¡Oh! ¿Qué pena te acosa, caballero en armas, vagabundo pálido y solitario? Las flores del lago están marchitas; y los pájaros callan.
¡Oh! ¿Por qué sufres, caballero en armas, tan maliciento y dolorido? La ardilla ha llenado su granero y la mies ya fue guardada.
Un lirio veo en tu frente, bañada por la angustia y la lluvia de la fiebre, y en tus mejillas una rosa sufriente, también mustia antes de su tiempo.
Una dama encontré en la pradera, de belleza consumada, bella como una hija de las hadas; largos eran sus cabellos, su pie ligero, sus ojos hechiceros.
Tejí una corona para su cabeza, y brazaletes y un cinturón perfumado.
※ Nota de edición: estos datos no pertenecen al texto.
==> config.mk <==
export PLATFORM = sky130hd
export DESIGN_NAME = miner_harness_top
export DESIGN_NICKNAME = d
export VERILOG_FILES = /design/src/miner_pkg.sv /design/src/miner_harness_top.sv /design/src/perf_monitor.sv /design/src/work_source.sv /design/src/run_control.sv
export SDC_FILE = /design/constraint.sdc
export NUM_CORES = 1
export LEC_CHECK = 0
export BUFFER_PORTS_ARGS = -buffer_cell sky130_fd_sc_hd__clkbuf_2
export CORE_AREA = 8 8 360 362
export DETAILED_ROUTE_END_ITERATION = 10
export DIE_AREA = 0 0 368 370
export PLACE_DENSITY = 0.39
export SYNTH_ARGS = -nofsm -noshare
export SYNTH_HDL_FRONTEND = slang
export SYNTH_SLANG_ARGS = --single-unit
==> constraint.sdc <==
create_clock -name clk_slow -period 1.7 [get_ports clk_slow]
set_input_delay 0 -clock clk_slow [delete_from_list [all_inputs] [get_ports clk_slow]]
set_output_delay 0 -clock clk_slow [all_outputs]
set_load 0.01 [all_outputs]
`config.mk`:
```
export PLATFORM = sky130hd
export DESIGN_NAME = uart_regs_flat
export DESIGN_NICKNAME = d
export VERILOG_FILES = /design/src/logic/soc_pkg.sv /design/src/logic/wb_bus_if.sv /design/src/logic/uart_regs.sv /design/src/flat_wrapper.sv
export VERILOG_INCLUDE_DIRS = /design/src /design/src/logic
export SDC_FILE = /design/constraint.sdc
export NUM_CORES = 1
export LEC_CHECK = 0
export ABC_CLOCK_PERIOD_IN_PS = 2000
export BUFFER_PORTS_ARGS = -buffer_cell sky130_fd_sc_hd__buf_2
export CAP_MARGIN = 20
export CORE_ASPECT_RATIO = 0.5
export CORE_MARGIN = 3
export CORE_UTILIZATION = 29
export DETAILED_ROUTE_END_ITERATION = 6
export GPL_TIMING_DRIVEN = 0
export PLACE_DENSITY = 0.74
export SETUP_SLACK_MARGIN = 0.15
export SLEW_MARGIN = 5
export SYNTH_ARGS = -nofsm -noshare
export SYNTH_HDL_FRONTEND = slang
export SYNTH_SLANG_ARGS = --single-unit
```
`constraint.sdc`:
```
create_clock -name wb_clk_i -period 2 [get_ports wb_clk_i]
set_input_delay 0.1 -clock wb_clk_i [delete_from_list [all_inputs] [get_ports wb_clk_i]]
set_output_delay 0.1 -clock wb_clk_i [all_outputs]
set_load 0.01 [all_outputs]
```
Ella me miró como si me amase, y dejó oír un dulce plañido.
Yo la subí a mi dócil corcel, y nada fuera de ella vieron mis ojos aquel día; pues sentada en la silla cantaba una melodía de hadas.
Ella me reveló raíces de delicados sabores, y miel silvestre y rocío celestial, y sin duda en su lengua extraña me decía: Te amo.
Me llevó a su gruta encantada, y allí lloró y suspiró tristemente; allí cerré yo sus ojos hechiceros con mis labios.
Ella me hizo dormir con sus caricias y allí soñé (¡Ah, pobre de mí!) el último sueño que he soñado sobre la falda helada de la montaña.
Ví pálidos reyes, y también princesas, y blancos guerreros, blancos como la muerte; y todos ellos exclamaban: ¡La belle dame sans merci te ha hecho su esclavo!
Y ví en la sombra sus labios fríos abrirse en terrible anticipación; y he aquí que desperté, y me encontré en la falda helada de la montaña.
Esa es la causa por la que vago, errabundo, pálido y solitario; aunque las flores del lago estén marchitas, y los pájaros callen.